THE PROBLEM: The lines needed are those below that contain the word "endpoints"; copy each one.

DATA SECTION:

______

This design comes from an exercise in tuning for small area, a short achievable clock period and few clock cycles on the open sky130 flow, not from production work.
In this exercise RTL edits were held to simulation tests only and were not proved equivalent to the original.
Power and IR drop assume default switching activity.

Design adeger_core, start of the top module:
module adeger_core (
    input  wire        clk,
    input  wire        rst,
    input  wire        run,
    input  wire [15:0] entry,
    output wire [1:0]  state,
    output wire [3:0]  fault_cause,
    output wire [15:0] fault_pc,
    output wire [31:0] fault_word,
    output wire        imem_en,
    output wire [9:0]  imem_addr,
    input  wire [31:0] imem_rdata,
    output wire        dmem_en,
    output wire        dmem_we,
    output wire [8:0]  dmem_addr,
    output wire [47:0] dmem_wdata,
    input  wire [47:0] dmem_rdata,
    output wire        evt_valid,
    output wire [13:0] evt_code
);
==> flow/config.mk <==
export PLATFORM = sky130hd
export DESIGN_NAME = adeger_core
export DESIGN_NICKNAME = adeger_core
export VERILOG_FILES = /design/flow/design.v
export SDC_FILE = /design/flow/constraint.sdc
export NUM_CORES = 4
export LEC_CHECK = 0
export CAP_MARGIN = 40
export CORE_MARGIN = 2
export CORE_UTILIZATION = 40
export PLACE_DENSITY = 0.6
export SETUP_SLACK_MARGIN = 5
export SLEW_MARGIN = 30
==> flow/constraint.sdc <==
create_clock -name core_clock -period 12.0 [get_ports {clk}]
set_input_delay 2.4000 -clock core_clock [delete_from_list [all_inputs] [get_ports {clk}]]
set_output_delay 2.4000 -clock core_clock [all_outputs]
set_load 0.01 [all_outputs]
run.sh (not shown) runs the stock make flow with config.mk's settings and CLKGATE_MAP_FILE= SYNTH_SCRIPT=/design/flow/synth_recipe.tcl, a recipe that flattens the netlist after the stock synthesis.
The first run ran to the end with no violations.
Testbench counts at the start, summed over its fixed seeds: cycles 199,151.
Edit:
==> flow/flow/run.sh (new file) <==
#!/bin/bash
# The standard layout with its constraints, with these changes to how it is
# made: timing repair aims further below the clock period (setup margin) and
# works on the worst 10% of the endpoints below that margin, the resizer may
# swap a cell for one of another footprint, and the port buffers are buf_2
# cells.
set -o pipefail
bash standard.sh SETUP_SLACK_MARGIN=7.25 TNS_END_PERCENT=10 MATCH_CELL_FOOTPRINT=0 \
    'BUFFER_PORTS_ARGS=-buffer_cell sky130_fd_sc_hd__buf_2' finish > standard.log 2>&1
==> flow/standard.sh (new file) <==
#!/bin/bash
# synth_recipe.tcl (not shown) runs the flow's synth.tcl, then flattens the netlist and writes it again
# the make line also repeats each setting of config.mk as NAME=value (left out here)
make -C /OpenROAD-flow-scripts/flow DESIGN_CONFIG=/design/flow/config.mk WORK_HOME=/design/flow/orfs CLKGATE_MAP_FILE= SYNTH_SCRIPT=/design/flow/synth_recipe.tcl "${@:-finish}"
Settings changed: CORE_UTILIZATION 40 to 55, PLACE_DENSITY 0.6 to 0.72, SETUP_SLACK_MARGIN 5 to not set.
removed: flow/run.sh
Outcome: Global-route usage grows by 16 points. Sequential share of layout area came out lower by 2.6 points. Hold slack improved by 86 ps. Setup slack gets better by 1500 ps. Count of clock-buffer cells in the layout decreases by 6. Synthesized area does not change. Total power goes up by 2.9%. Design area increases by about 6%. Core utilization goes up by 22 points. Die area fell by about 27%. Cell count falls by 3.7%.
Edit:
==> flow/flow/run.sh (replaced) <==
#!/bin/bash
# The standard layout with its constraints, with these changes to how it is
# made: timing repair aims further below the clock period (setup margin),
# timing repair works on the worst 20% of failing endpoints, the resizer may swap a cell for one of another footprint, and the port
# buffers are buf_4 cells.
set -o pipefail
bash standard.sh SETUP_SLACK_MARGIN=7 TNS_END_PERCENT=20 MATCH_CELL_FOOTPRINT=0 \
    'BUFFER_PORTS_ARGS=-buffer_cell sky130_fd_sc_hd__buf_4' finish > standard.log 2>&1
Settings changed: CORE_UTILIZATION 55 to 40, PLACE_DENSITY 0.72 to 0.6.
The changed run completed with no timing, DRC or antenna violations.
Clock power grows by 7.0%.
Design area stays flat.
Wire length grows by 2.7%.
Sequential share of layout area barely changes.
Synthesized cell count is unchanged.
Sequential power barely changes.
Power grows by 1.9%.
Clock skew grows by 59 ps.
Core utilization shrinks by 19 points.
Worst setup slack improved by 180 ps.
Critical path depth shrinks by 1.
Edit:
==> flow/flow/run.sh (replaced) <==
#!/bin/bash
# The standard layout with its constraints, with these changes to how it is
# made: timing repair aims further below the clock period (setup margin) and
# works on the worst 20% of the endpoints below that margin, the resizer may
# swap a cell for one of another footprint, and the port buffers are buf_2
# cells.
set -o pipefail
bash standard.sh SETUP_SLACK_MARGIN=7 TNS_END_PERCENT=20 MATCH_CELL_FOOTPRINT=0 \
    'BUFFER_PORTS_ARGS=-buffer_cell sky130_fd_sc_hd__buf_2' finish > standard.log 2>&1
Settings changed: CORE_UTILIZATION 40 to 55, PLACE_DENSITY 0.6 to 0.72.
After rerunning: Global-route usage rises by 9.8 points; critical path depth rises by 2; synthesized cell count is unchanged; combinational power falls by about 4%; register-to-register slack got worse by 180 ps; routed wire length falls by about 7%; design area falls by 2.7%.

========
Starting RTL as in the previous note.
==> flow/config.mk <==
export PLATFORM = sky130hd
export DESIGN_NAME = adeger_core
export DESIGN_NICKNAME = adeger_core
export VERILOG_FILES = /design/flow/design.v
export SDC_FILE = /design/flow/constraint.sdc
export NUM_CORES = 4
export LEC_CHECK = 0
export CAP_MARGIN = 40
export CORE_MARGIN = 2
export CORE_UTILIZATION = 55
export PLACE_DENSITY = 0.72
export SLEW_MARGIN = 30
==> flow/constraint.sdc <==
create_clock -name core_clock -period 12.0 [get_ports {clk}]
set_input_delay 2.4000 -clock core_clock [delete_from_list [all_inputs] [get_ports {clk}]]
set_output_delay 2.4000 -clock core_clock [all_outputs]
set_load 0.01 [all_outputs]
standard.sh (not shown) runs the stock make flow with config.mk's settings and CLKGATE_MAP_FILE= SYNTH_SCRIPT=/design/flow/synth_recipe.tcl, a recipe that flattens the netlist after the stock synthesis.
==> flow/flow/run.sh <==
#!/bin/bash
# The standard layout with its constraints, with these changes to how it is
# made: timing repair aims further below the clock period (setup margin),
# the resizer may swap a cell for one of another footprint, and the port
# buffers are buf_4 cells.
set -o pipefail
bash standard.sh SETUP_SLACK_MARGIN=7 MATCH_CELL_FOOTPRINT=0 \
    'BUFFER_PORTS_ARGS=-buffer_cell sky130_fd_sc_hd__buf_4' finish > standard.log 2>&1
Testbench counts at the start, summed over its fixed seeds: cycles 199,151.
Change:
==> flow/flow/run.sh (replaced) <==
#!/bin/bash
# The standard layout, with timing repair aiming further below the clock
# period (setup margin 6.5 ns); the constraints are the design's.
set -o pipefail
bash standard.sh SETUP_SLACK_MARGIN=6.5 finish > standard.log 2>&1
--- a/flow/config.mk
+++ b/flow/config.mk
@@ -8,5 +8,5 @@
 export CAP_MARGIN = 40
 export CORE_MARGIN = 2
-export CORE_UTILIZATION = 55
-export PLACE_DENSITY = 0.72
+export CORE_UTILIZATION = 40
+export PLACE_DENSITY = 0.6
 export SLEW_MARGIN = 30
Effect: The changed run completed without violations; design area went down by about 3%; combinational power went down by 9.6%; final cell count went up by 6.2%; global-route usage went down by 15 points; core utilization went down by 20 points; flip-flop and latch count stays the same; sequential share of layout area went up by 1.2 points; clock-buffer cell count went down by 4; die area went up by 37%; sequential power barely changes; area after synthesis does not change.
Change:
==> flow/flow/run.sh (replaced) <==
#!/bin/bash
# The standard layout with its constraints, with these changes to how it is
# made: timing repair aims further below the clock period (setup margin) and
# works on the worst 5% of the endpoints below that margin, the resizer may
# swap a cell for one of another footprint, and the port buffers are buf_2
# cells.
set -o pipefail
bash standard.sh SETUP_SLACK_MARGIN=7 TNS_END_PERCENT=5 MATCH_CELL_FOOTPRINT=0 \
    'BUFFER_PORTS_ARGS=-buffer_cell sky130_fd_sc_hd__buf_2' finish > standard.log 2>&1
What happened: Setup slack improves by 0.19 ns. Via count rose by about 2.7%. Final cell count rose by 1.4%.

[static timing again, ports no longer ideal]
The flow's constraints put no driver on any port. The routed layouts listed below were extracted and timed again, unchanged, in two steps.
Step 1: set_driving_cell puts a clkbuf_16 on clk and a buf_2 on each other input, an assumption about the parent block.
Step 2 times the ports against the registers' clock, not the clock port: input delays grow and output delays shrink by t, the midpoint of the rising clock arrivals with the driver on.
Slacks: no drivers / after step 1 / after step 2; pairs: no drivers / after step 1.
run	shift t [ns]	slack for setup (ns)	worst register clock-pin slew, ns
the first run of note 1	0.850	5.000 / 5.065 / 4.215	0.08 / 0.08
the second run of note 1	0.863	6.506 / 6.499 / 5.636	0.07 / 0.07
the third run of note 1	0.856	6.685 / 6.716 / 5.868	0.07 / 0.07
the fourth run of note 1	0.851	6.637 / 6.618 / 5.767	0.07 / 0.07
the first run of note 2	0.861	6.453 / 6.438 / 5.577	0.07 / 0.07
the second run of note 2	0.853	6.331 / 6.352 / 5.500	0.07 / 0.07
the third run of note 2	0.879	6.521 / 6.505 / 5.627	0.07 / 0.07
After both steps setup and hold are still met in every run listed. For the third run of note 2, which loses most, drivers alone change the setup slack by -0.016 ns; drivers and shift together by -0.894 ns.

______

RESULT:
# works on the worst 10% of the endpoints below that margin, the resizer may
# timing repair works on the worst 20% of failing endpoints, the resizer may swap a cell for one of another footprint, and the port
# works on the worst 20% of the endpoints below that margin, the resizer may
# works on the worst 5% of the endpoints below that margin, the resizer may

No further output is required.